Care for the Caregiver

Portrait of sporty females doing physical exercise in sport gym

November is National Family Caregivers Month! Did you know that there are 44 million family caregivers in the U.S. – nearly 20% of the U.S. adult population? Family caregivers provide important societal and financial contributions toward maintaining the wellbeing of those they care for.  For many adult children, becoming the caregiver to a parent or older family member isn’t a role they planned on. Some of us grew up with our parents caring for older relatives, but the idea of our own parents aging usually seems to be something far off in the future. Of course, time flies, and for many, that future is now.

 With a veritable aging avalanche occurring in America – an estimated 10,000 baby boomers reaching age 65 each day, families are pressed into caregiving roles that, at best, are challenging, and at worst could even prove to be deadly. Damaging health effects for those between the ages of 66 and 96 who provide care for a loved one include a 63% higher risk of dying than those who are not providing care. There’s also an increased risk of developing a chronic health condition or depression, or an impairment to the immune system.

 Whether a family member evolves into a caregiver role as a result of a sudden crisis – such as the heart attack of a parent – or more gradually over time through the natural deterioration of independence in aging or chronic illness, a common thread of decreased self-care becomes apparent. Caregivers often experience feelings of helplessness, believing there’s no one else capable of providing the care their loved one needs, as well as feelings of guilt just in thinking of taking a break when their loved one is struggling.

 In the earlier stages of caregiving, the caregiver is often more of a supervisor, ensuring that transportation needs are met, managing banking, or acting as a companion. But as a loved one’s ability to care for him or herself lessens, the tasks become more involved. The caregiver must do more hands-on, and perhaps intimate care, particularly if their loved one has a chronic illness, such as Alzheimer’s disease or Parkinson’s disease.
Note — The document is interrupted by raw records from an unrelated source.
This design comes from an exercise in tuning for small area on the open sky130 flow, not from production work.
At most, simulation tests tie the RTL to the original design; equivalence was not proved.
No functional check of the RTL was part of run 2.
Power is estimated from default activity; no workload was simulated.

## flow/design.v (module list and top-level ports; edited modules follow where they fit)
// module ShiftRightJam: 16 lines
// module FAdd_extSig: 202 lines
// module ShiftRightJam_1: 16 lines
// module FAdd_extSig_1: 226 lines
// module FAdd_16_32: 381 lines
// module LaneFAdd: 1299 lines
module LaneFAdd(
  input         clock,
  input         reset,
  input         io_in_valid,  
  input  [4:0]  io_in_bits_uop_ctrl_lsrc_0,  
  input  [4:0]  io_in_bits_uop_ctrl_lsrc_1,  
  input  [4:0]  io_in_bits_uop_ctrl_ldest,  
  input         io_in_bits_uop_ctrl_vm,  
  input  [5:0]  io_in_bits_uop_ctrl_funct6,  
  input  [2:0]  io_in_bits_uop_ctrl_funct3,  
  input         io_in_bits_uop_ctrl_illegal,  
  input         io_in_bits_uop_ctrl_lsrcVal_0,  
  input         io_in_bits_uop_ctrl_lsrcVal_1,  
  input         io_in_bits_uop_ctrl_lsrcVal_2,  
  input         io_in_bits_uop_ctrl_ldestVal,  
  input         io_in_bits_uop_ctrl_rdVal,  
  input         io_in_bits_uop_ctrl_load,  
  input         io_in_bits_uop_ctrl_store,  
  input         io_in_bits_uop_ctrl_arith,  
  input         io_in_bits_uop_ctrl_crossLane,  
  input         io_in_bits_uop_ctrl_alu,  
  input         io_in_bits_uop_ctrl_mul,  
  input         io_in_bits_uop_ctrl_fp,  
  input         io_in_bits_uop_ctrl_div,  
  input         io_in_bits_uop_ctrl_fixP,  
  input         io_in_bits_uop_ctrl_redu,  
  input         io_in_bits_uop_ctrl_mask,  
  input         io_in_bits_uop_ctrl_perm,  
  input         io_in_bits_uop_ctrl_vfadd,  
  input         io_in_bits_uop_ctrl_vfma,  
  input         io_in_bits_uop_ctrl_vfcvt,  
  input         io_in_bits_uop_ctrl_widen,  
  input         io_in_bits_uop_ctrl_widen2,  
  input         io_in_bits_uop_ctrl_narrow,  
  // ...
==> flow/run.sh <==
#!/bin/bash
# synth_recipe.tcl (not shown) runs the flow's synth.tcl, then flattens the netlist and writes it again
# the make line also repeats each setting of config.mk as NAME=value (left out here)
make -C /OpenROAD-flow-scripts/flow DESIGN_CONFIG=/design/flow/config.mk WORK_HOME=/design/flow/orfs CLKGATE_MAP_FILE= SYNTH_SCRIPT=/design/flow/synth_recipe.tcl finish
==> flow/config.mk <==
export PLATFORM = sky130hd
export DESIGN_NAME = LaneFAdd
export DESIGN_NICKNAME = LaneFAdd
export VERILOG_FILES = /design/flow/design.v
export SDC_FILE = /design/flow/constraint.sdc
export NUM_CORES = 8
export LEC_CHECK = 0
export CAP_MARGIN = 20
export CORE_MARGIN = 2
export CORE_UTILIZATION = 40
export SLEW_MARGIN = 20
==> flow/constraint.sdc <==
create_clock -name core_clock -period 9.0 [get_ports {clock}]
set_input_delay 1.8000 -clock core_clock [delete_from_list [all_inputs] [get_ports {clock}]]
set_output_delay 1.8000 -clock core_clock [all_outputs]
set_load 0.01 [all_outputs]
 The following tips can help ease those feelings of guilt or helplessness that can come with being a caregiver, and they allow caregivers to take better care of themselves in order to provide the best care for their loved one:

  •  First and foremost, stay healthy: eat a balanced diet, keep up with immunizations and regular check-ups.
  •  Take time to relax and recharge with a favorite calming activity – reading, gardening, soaking in a bath, knitting, prayer or meditation.
  •   Laughter really can be the best medicine! Share a humorous story with a friend, watch a comedy, or seek out a group offering laughter yoga.
  •   Exercise each day, whether simply taking a walk with a neighbor or participating in an exercise video, or by joining a group exercise class such as Zumba or dancing.
  •  Never be afraid to ask for help, such as in-home care or occasional respite care, through a professional home care agency such as 4 Seasons Home Care. Providing care for a loved one can be a 24/7/365 requirement, and it’s impossible to manage the responsibility alone.
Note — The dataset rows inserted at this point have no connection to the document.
Background: an optimization exercise with open tools, aiming at small area, a short achievable clock period and few clock cycles. Do not read the settings as production practice.
In this exercise RTL edits were held to simulation tests only and were not proved equivalent to the original.

## oak
==> flow/design.v (excerpt) <==
module CONVCOR(
        clk,
        rst_n,
        in_valid,
        in_a,
        in_b,
        in_mode,
        out_valid,
        out
);
clock: 12.0 ns
lec_check: 0
cap_margin: 20
core_margin: 2
core_utilization: 40
slew_margin: 20
synth_hierarchical: 1
standard.sh (not shown) runs the stock make flow with config.mk's settings and CLKGATE_MAP_FILE= SYNTH_SCRIPT=/design/flow/synth_recipe.tcl, a recipe that flattens the netlist after the stock synthesis.
==> flow/flow/run.sh <==
#!/bin/bash
# Standard ORFS layout, with repair_timing aiming for extra setup slack so the
# layout is sized for a shorter period than the 12 ns constraint, plain
# buffers on the ports, larger clock sink clusters and no dummy clock loads.
set -euo pipefail
bash standard.sh SETUP_SLACK_MARGIN=8.7 \
  "BUFFER_PORTS_ARGS=-buffer_cell sky130_fd_sc_hd__buf_1" \
  "CTS_ARGS=-sink_clustering_enable -dont_use_dummy_load -sink_clustering_size 24 -sink_clustering_max_diameter 150 -distance_between_buffers 500 -branching_point_buffers_distance 500" \
  finish > flow_standard.log 2>&1
Testbench counts of oak, summed over its fixed seeds: cycles 64,050.
Edits applied to the flow inputs when going from oak to pine:
- setting ABC_AREA to 1 for the first time
==> flow/flow/run.sh <==
#!/bin/bash
# Standard ORFS layout, with repair_timing aiming for extra setup slack so the
# layout is sized for a shorter period than the 12 ns constraint, plain
# buffers on the ports, larger clock sink clusters and no dummy clock loads.
set -euo pipefail
bash standard.sh SETUP_SLACK_MARGIN=8.7 \
  "BUFFER_PORTS_ARGS=-buffer_cell sky130_fd_sc_hd__buf_1" \
  "CTS_ARGS=-sink_clustering_enable -repair_clock_nets -dont_use_dummy_load -sink_clustering_size 24 -sink_clustering_max_diameter 150" \
  finish > flow_standard.log 2>&1
[summary]
- Compared pine vs oak, and first-pass GRT wire length is up in pine.
- Run comparison: pine capture point of the worst path out[34]; oak capture point of the worst path out[35]
- Changes observed in pine relative to oak: post-DP HPWL now sits higher; worst reg2reg path depth fell 2.
Input changes introduced in birch (baseline for comparison: pine):
- removing ABC_AREA (formerly 1)
--- outcome ---
birch did not stop at any stage, and its layout met the timing, design-rule and antenna checks. Final area on birch is ahead of pine. Per the comparison of birch with pine, area enclosed by the die boundary shrank by about 3%, vias after detailed routing shrank by about 11%, global-route usage shrank by 0.82 points, highest clock rate held steady. Between birch and pine, the clock period minus final worst setup slack figures differ only marginally. Compared with pine, count of multi-input gates in birch decreased by more than 10%.
## Diff of input files: maple against birch
- an added CTS_CLUSTER_SIZE of 50
- an added CTS_CLUSTER_DIAMETER of 100
==> flow/flow/run.sh <==
#!/bin/bash
# Standard ORFS layout, with repair_timing aiming for extra setup slack so the
# layout is sized for a shorter period than the 12 ns constraint, plain
# buffers on the ports, and no dummy clock-tree loads.
set -euo pipefail
bash standard.sh SETUP_SLACK_MARGIN=8.7 \
  "BUFFER_PORTS_ARGS=-buffer_cell sky130_fd_sc_hd__buf_1" \
  "CTS_ARGS=-sink_clustering_enable -repair_clock_nets -dont_use_dummy_load" \
  finish > flow_standard.log 2>&1
==> run notes <==
birch ended up with out[35] as its timing endpoint of the critical path; maple ended up with out[14]. maple against birch: share of the clock period used by the worst path rose by 0.27 points, transition time at the pin with the least slew margin went up 0.0056 ns, flip-flop and latch share of the layout cell area shrank by 0.81 points. Total of fill cells in the finished design for maple: about 1.3% down relative to birch.


CONVCOR, a different RTL version from the one above (not shown whole).
For scale: roughly 1300 cells after synthesis, about 240 flip-flops, about 73 I/O pins, about 0.015 mm² of cells after synthesis.
Settings: LEC_CHECK=0, CAP_MARGIN=20, CORE_MARGIN=2, CORE_UTILIZATION=75, SLEW_MARGIN=20, SYNTH_HIERARCHICAL=1; clock period 12.0 ns.
==> flow/flow/run.sh <==
#!/bin/bash
set -euo pipefail
knobs=(
  SETUP_SLACK_MARGIN=8.6
  "BUFFER_PORTS_ARGS=-buffer_cell sky130_fd_sc_hd__buf_1"
  "CTS_ARGS=-sink_clustering_enable -repair_clock_nets -dont_use_dummy_load -sink_clustering_size 24 -sink_clustering_max_diameter 150"
)
for stage in synth floorplan place cts route finish; do
  bash standard.sh "${knobs[@]}" "$stage" > "log_${stage}.log" 2>&1
done
Testbench counts at the start, summed over its fixed seeds: cycles 64,050.
Next try:
--- a/flow/config.mk
+++ b/flow/config.mk
@@ -10 +10 @@
-export CORE_UTILIZATION = 75
+export CORE_UTILIZATION = 55
The new run completed without violations.
Sequential share of layout area shrinks by 0.30 points.
Hold slack hardly moves.
Critical path depth does not change.
Synthesized area is unchanged.
Register-to-register slack improves by 30 ps.
Setup slack gains 3.8 ps.
Final area is higher by about 0.8%.
Global-route usage decreases by 8.2 points.
Synthesized cell count is unchanged.


CONVCOR with an RTL version that a note above also has.
Size in the first run: roughly 1300 cells after synthesis, roughly 73 I/O pins, about 0.015 mm^2 of cells after synthesis.
Settings: LEC_CHECK=0, CAP_MARGIN=20, CORE_MARGIN=2, CORE_UTILIZATION=40, SLEW_MARGIN=20, SYNTH_HIERARCHICAL=1; clock period 12.0 ns.
==> flow/flow/run.sh <==
#!/bin/bash
# Standard ORFS layout, with repair_timing aiming for extra setup slack so the
# layout is sized for a shorter period than the 12 ns constraint, plain
# buffers on the ports, larger clock sink clusters and no dummy clock loads.
set -euo pipefail
bash standard.sh SETUP_SLACK_MARGIN=8.7 \
  "BUFFER_PORTS_ARGS=-buffer_cell sky130_fd_sc_hd__buf_1" \
  "CTS_ARGS=-sink_clustering_enable -repair_clock_nets -dont_use_dummy_load -sink_clustering_size 24 -sink_clustering_max_diameter 150 -sink_clustering_levels 1" \
  finish > flow_standard.log 2>&1
The baseline completed with no timing, DRC or antenna violations.
Testbench counts at the start, summed over its fixed seeds: cycles 64,050.
Next try:
==> flow/flow/run.sh (replaced) <==
#!/bin/bash
# Standard ORFS layout, with repair_timing aiming for extra setup slack so the
# layout is sized for a shorter period than the 12 ns constraint, plain
# buffers on the ports, larger clock sink clusters and no dummy clock loads.
set -euo pipefail
bash standard.sh SETUP_SLACK_MARGIN=8.65 \
  "BUFFER_PORTS_ARGS=-buffer_cell sky130_fd_sc_hd__buf_1" \
  "CTS_ARGS=-sink_clustering_enable -repair_clock_nets -dont_use_dummy_load -sink_clustering_size 24 -sink_clustering_max_diameter 150" \
  finish > flow_standard.log 2>&1
=> Area after synthesis stays the same; final cell count stays flat; routed wire length drops by 1.4%; die area does not change; count of clock-buffer cells in the layout does not change; via count drops by 1.0%; register-to-register slack degrades by 0.02 ns; global-route usage drops by 0.30 points; worst setup slack degrades by 0.029 ns; cell area drops by 0.47%.
Next try:
--- a/flow/flow/run.sh
+++ b/flow/flow/run.sh
@@ -5,3 +5,3 @@
 set -euo pipefail
-bash standard.sh SETUP_SLACK_MARGIN=8.65 \
+bash standard.sh SETUP_SLACK_MARGIN=8.55 \
   "BUFFER_PORTS_ARGS=-buffer_cell sky130_fd_sc_hd__buf_1" \
Result: The new run finished with timing, DRC and antenna clean; utilization drops by 1.9 points; first-iteration DRC count rose by about 0.33%; wire length went down by about 1.7%; worst hold slack gets better by 0.0063 ns; design area decreases by 4.1%; critical path depth does not change; synthesized area does not change.


CONVCOR again, from the RTL that the note above started with.
clock: 12.0 ns
lec_check: 0
cap_margin: 20
core_margin: 2
core_utilization: 40
slew_margin: 20
synth_hierarchical: 1
==> flow/flow/run.sh <==
#!/bin/bash
# Standard ORFS layout, with repair_timing aiming for extra setup slack so the
# layout is sized for a shorter period than the 12 ns constraint, plain
# buffers on the ports, larger clock sink clusters and no dummy clock loads.
set -euo pipefail
bash standard.sh SETUP_SLACK_MARGIN=8.7 \
  "BUFFER_PORTS_ARGS=-buffer_cell sky130_fd_sc_hd__buf_1" \
  "CTS_ARGS=-sink_clustering_enable -repair_clock_nets -dont_use_dummy_load -sink_clustering_size 24 -sink_clustering_max_diameter 150 -distance_between_buffers 500 -branching_point_buffers_distance 500" \
  finish > flow_standard.log 2>&1
Testbench counts at the start, summed over its fixed seeds: cycles 64,050.
Rerun with:
--- a/flow/flow/run.sh
+++ b/flow/flow/run.sh
@@ -7,3 +7,3 @@
   "BUFFER_PORTS_ARGS=-buffer_cell sky130_fd_sc_hd__buf_1" \
-  "CTS_ARGS=-sink_clustering_enable -repair_clock_nets -dont_use_dummy_load -sink_clustering_size 24 -sink_clustering_max_diameter 150 -distance_between_buffers 500 -branching_point_buffers_distance 500" \
+  "CTS_ARGS=-sink_clustering_enable -repair_clock_nets -dont_use_dummy_load -sink_clustering_size 24 -sink_clustering_max_diameter 150" \
   finish > flow_standard.log 2>&1
- CORE_UTILIZATION: 40 -> 60
The changed run completed without violations.
Area after synthesis stays the same.
Setup slack improved by 4.9 ps.
Hold slack got worse by 40 ps.
Cell area drops by 1.9%.
Core utilization climbs by 22 points.
Maximum frequency stays flat.
Routed wire length drops by 4.9%.
Synthesized cell count stays the same.
Rerun with:
- ABC_CLOCK_PERIOD_IN_PS: not set -> 3300
- CORE_UTILIZATION: 60 -> 40
What happened: The changed run completed with no timing, DRC or antenna violations; routed wire length goes up by 5.2%; non-clock buffer count goes up by 13; clock skew barely changes; synthesized cell count is unchanged; first-iteration DRC count goes down by 4.5%; cell area goes up by 2.0%; fmax barely changes; worst setup slack degrades by 4.9 ps; cell count goes up by 11%.
Rerun with:
--- a/flow/flow/run.sh
+++ b/flow/flow/run.sh
@@ -7,3 +7,3 @@
   "BUFFER_PORTS_ARGS=-buffer_cell sky130_fd_sc_hd__buf_1" \
-  "CTS_ARGS=-sink_clustering_enable -repair_clock_nets -dont_use_dummy_load -sink_clustering_size 24 -sink_clustering_max_diameter 150" \
+  "CTS_ARGS=-sink_clustering_enable -repair_clock_nets -dont_use_dummy_load -sink_clustering_size 30 -sink_clustering_max_diameter 150" \
   finish > flow_standard.log 2>&1
- ABC_CLOCK_PERIOD_IN_PS: 3300 -> not set
What happened:
- wire length is about the same
- final area shrinks by 0.51%
- register-to-register slack is worse by 20 ps
- global-route usage barely changes
- maximum frequency is about the same
- core utilization shrinks by 0.24 points
- worst setup slack is better by 3.8 ps
- synthesized area stays the same
- die area is unchanged
Rerun with:
==> flow/flow/run.sh (replaced) <==
#!/bin/bash
# Standard ORFS layout, with repair_timing aiming for extra setup slack so the
# layout is sized for a shorter period than the 12 ns constraint, plain
# buffers on the ports, and no dummy clock-tree loads.
set -euo pipefail
bash standard.sh SETUP_SLACK_MARGIN=8.7 \
  "BUFFER_PORTS_ARGS=-buffer_cell sky130_fd_sc_hd__buf_1" \
  "CTS_ARGS=-sink_clustering_enable -repair_clock_nets -dont_use_dummy_load" \
  finish > flow_standard.log 2>&1
Outcome:
- synthesized area does not change
- routed wire length climbs by 3.4%
- via count climbs by 2.1%
- non-clock buffer count climbs by 10
- first-iteration DRC count drops by 2.1%
- setup slack got worse by 37 ps
- fmax drops by 1.1%
- hold slack got worse by 10 ps
- register-to-register slack got worse by 30 ps
Rerun with:
==> flow/flow/run.sh (replaced) <==
#!/bin/bash
# Standard ORFS layout, with repair_timing aiming for extra setup slack so the
# layout is sized for a shorter period than the 12 ns constraint, plain
# buffers on the ports, larger clock sink clusters and no dummy clock loads.
set -euo pipefail
bash standard.sh SETUP_SLACK_MARGIN=8.8 \
  "BUFFER_PORTS_ARGS=-buffer_cell sky130_fd_sc_hd__buf_1" \
  "CTS_ARGS=-sink_clustering_enable -repair_clock_nets -dont_use_dummy_load -sink_clustering_size 24 -sink_clustering_max_diameter 150" \
  finish > flow_standard.log 2>&1
Effect: Die area stays the same. Worst setup slack gets better by 31 ps. Via count is lower by 2.0%. Non-clock buffer count is higher by 7. Area after synthesis stays the same.

port drivers added, routing unchanged:
The results above use ideal ports. As a check the final layouts listed here were re-extracted and re-timed, cells and wires unchanged. Step 1 (the two cells are an assumption about what drives the block):
set clk [get_ports {clk}]
set_driving_cell -lib_cell sky130_fd_sc_hd__clkbuf_16 $clk
set_driving_cell -lib_cell sky130_fd_sc_hd__buf_2 [delete_from_list [all_inputs] $clk]
Step 2 adds t to the input delays and takes it off the output delays; t is the mean of the earliest and latest rising clock arrival at the registers after step 1. Input paths then give back, and output paths get back, about the clock's delay inside the block. a / b / c = ideal ports / drivers / drivers and shift; a / b = the first two.
run	t, ns	setup WS [ns]	clock arrival spread, ns
oak	0.532	8.646 / 8.595 / 8.488	0.044 / 0.043
pine	0.528	8.644 / 8.596 / 8.609	0.046 / 0.045
birch	0.532	8.646 / 8.595 / 8.488	0.044 / 0.043
maple	0.571	8.613 / 8.563 / 8.476	0.064 / 0.064
the first run of note 2	0.522	8.628 / 8.579 / 8.486	0.049 / 0.049
the second run of note 2	0.524	8.632 / 8.581 / 8.443	0.038 / 0.037
the first run of note 3	0.532	8.646 / 8.595 / 8.488	0.044 / 0.043
the second run of note 3	0.538	8.617 / 8.566 / 8.489	0.046 / 0.047
the third run of note 3	0.534	8.593 / 8.543 / 8.305	0.046 / 0.045
the first run of note 4	0.532	8.646 / 8.595 / 8.488	0.044 / 0.043
the second run of note 4	0.526	8.651 / 8.600 / 8.539	0.039 / 0.039
the third run of note 4	0.532	8.646 / 8.595 / 8.488	0.044 / 0.043
the fourth run of note 4	0.529	8.649 / 8.600 / 8.482	0.026 / 0.026
the fifth run of note 4	0.571	8.613 / 8.563 / 8.476	0.064 / 0.064
the sixth run of note 4	0.543	8.644 / 8.590 / 8.503	0.051 / 0.050
After both steps setup and hold are still met in every run listed. The setup slack of the third run of note 3, which loses most, moves by -0.050 ns with the drivers and by -0.288 ns with both steps.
For more ideas on managing the ups and downs of caregiving, check out this article from PBS. And for professional respite care services, contact 4 Seasons Home Care. Our fully trained, compassionate caregivers are experienced in sharing in the journey of aging care, and can allow family caregivers some much needed time away to rejuvenate.
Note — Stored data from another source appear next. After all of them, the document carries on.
What follows belongs to an exercise in optimizing a design on an open flow for small area and a short achievable clock period; a production flow would make more cautious choices.
Function was checked by simulation only, so behaviour that the tests miss may differ from the original.
The flow treats the clock pin as an ideal source, which a real chip does not have.

==> branch onyx: inputs <==
Design alu_top, start of the top module:
module alu_top(clk, A, B, opcode, OUT);
input clk;
input [31:0] A, B;
input [4:0] opcode;
output [63:0] OUT;
reg [31:0] a_r, b_r;
reg [4:0] op_r;
reg [63:0] out_r;
wire [63:0] alu_out;
ALU u_alu(.A(a_r), .B(b_r), .opcode(op_r), .OUT(alu_out));
always @(posedge clk) begin
  a_r <= A;
  b_r <= B;
  op_r <= opcode;
  out_r <= alu_out;
end
assign OUT = out_r;
endmodule
==> module brow, before the edit <==
module brow(x, one, two, neg, p);
input [31:0] x;
input one, two, neg;
output [33:0] p;
wire [33:0] xa = {2'b0, x};
wire [33:0] xb = {1'b0, x, 1'b0};
genvar i;
generate for (i = 0; i < 34; i = i + 1) begin : bits
  bcell uc(.a(xa[i]), .b(xb[i]), .one(one), .two(two), .neg(neg), .p(p[i]));
end endgenerate
endmodule
==> module bcell, before the edit <==
module bcell(a, b, one, two, neg, p);
input a, b, one, two, neg;
output p;
assign p = ((one & a) | (two & b)) ^ neg;
endmodule
export LEC_CHECK = 0
export CAP_MARGIN = 20
export CORE_MARGIN = 2
export CORE_UTILIZATION = 45
export SLEW_MARGIN = 20
export SYNTH_HIERARCHICAL = 1
export SYNTH_MINIMUM_KEEP_SIZE = 0
create_clock -name core_clock -period 28.0 [get_ports {clk}]
run.sh (not shown) runs the stock make flow with config.mk's settings and CLKGATE_MAP_FILE= SYNTH_SCRIPT=/design/flow/synth_recipe.tcl, a recipe that flattens the netlist after the stock synthesis.
==> branch lagoon: changes against branch onyx <==
--- a/flow/design.v
+++ b/flow/design.v
@@ -34,17 +34,7 @@
 input [31:0] x;
 input one, two, neg;
 output [33:0] p;
-wire [33:0] xa = {2'b0, x};
-wire [33:0] xb = {1'b0, x, 1'b0};
-genvar i;
-generate for (i = 0; i < 34; i = i + 1) begin : bits
-  bcell uc(.a(xa[i]), .b(xb[i]), .one(one), .two(two), .neg(neg), .p(p[i]));
-end endgenerate
-endmodule
-module bcell(a, b, one, two, neg, p);
-input a, b, one, two, neg;
-output p;
-assign p = ((one & a) | (two & b)) ^ neg;
+assign p = (({2'b0, x} & {34{one}}) | ({1'b0, x, 1'b0} & {34{two}})) ^ {34{neg}};
 endmodule
 module fadd(a, b, s, s1);
 input [63:0] a, b;
CORE_UTILIZATION = 60   (was 45)
==> flow_metrics.py <==
metrics = {
    "run_status": {
        "status": "timing/DRC/antenna clean",
    },
    "global_route": {
        "use_met1_pct": 43.4,
        "grt_max_degree": 70,
    },
    "synth": {
        "synth.area.mux_share_pct": 2.85,
        "seq_area_frac_synth_pct": 7.35,
    },
    "routing": {
        "drt_iter0_drc": 2898,
    },
    "sta": {
        "fmax_mhz": 85.3,
    },
    "setup_path": {
        "cp.required_ps": 28340,
    },
}
That was branch onyx.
If you live in the Atlanta, Buckhead, Marietta, Roswell, Dunwoody areas or anywhere in our 21 county service area, 4 Seasons Home Care can help you decide which services you need. Aside from providing traditional in-home care, our respite care services allow you to take time to yourself, whether it is for a weekly or monthly get-together with friends, or daily time to yourself to rejuvenate and run errands. Contact us at 770.319.5652 to learn more. Remember, you’re not alone. We can help.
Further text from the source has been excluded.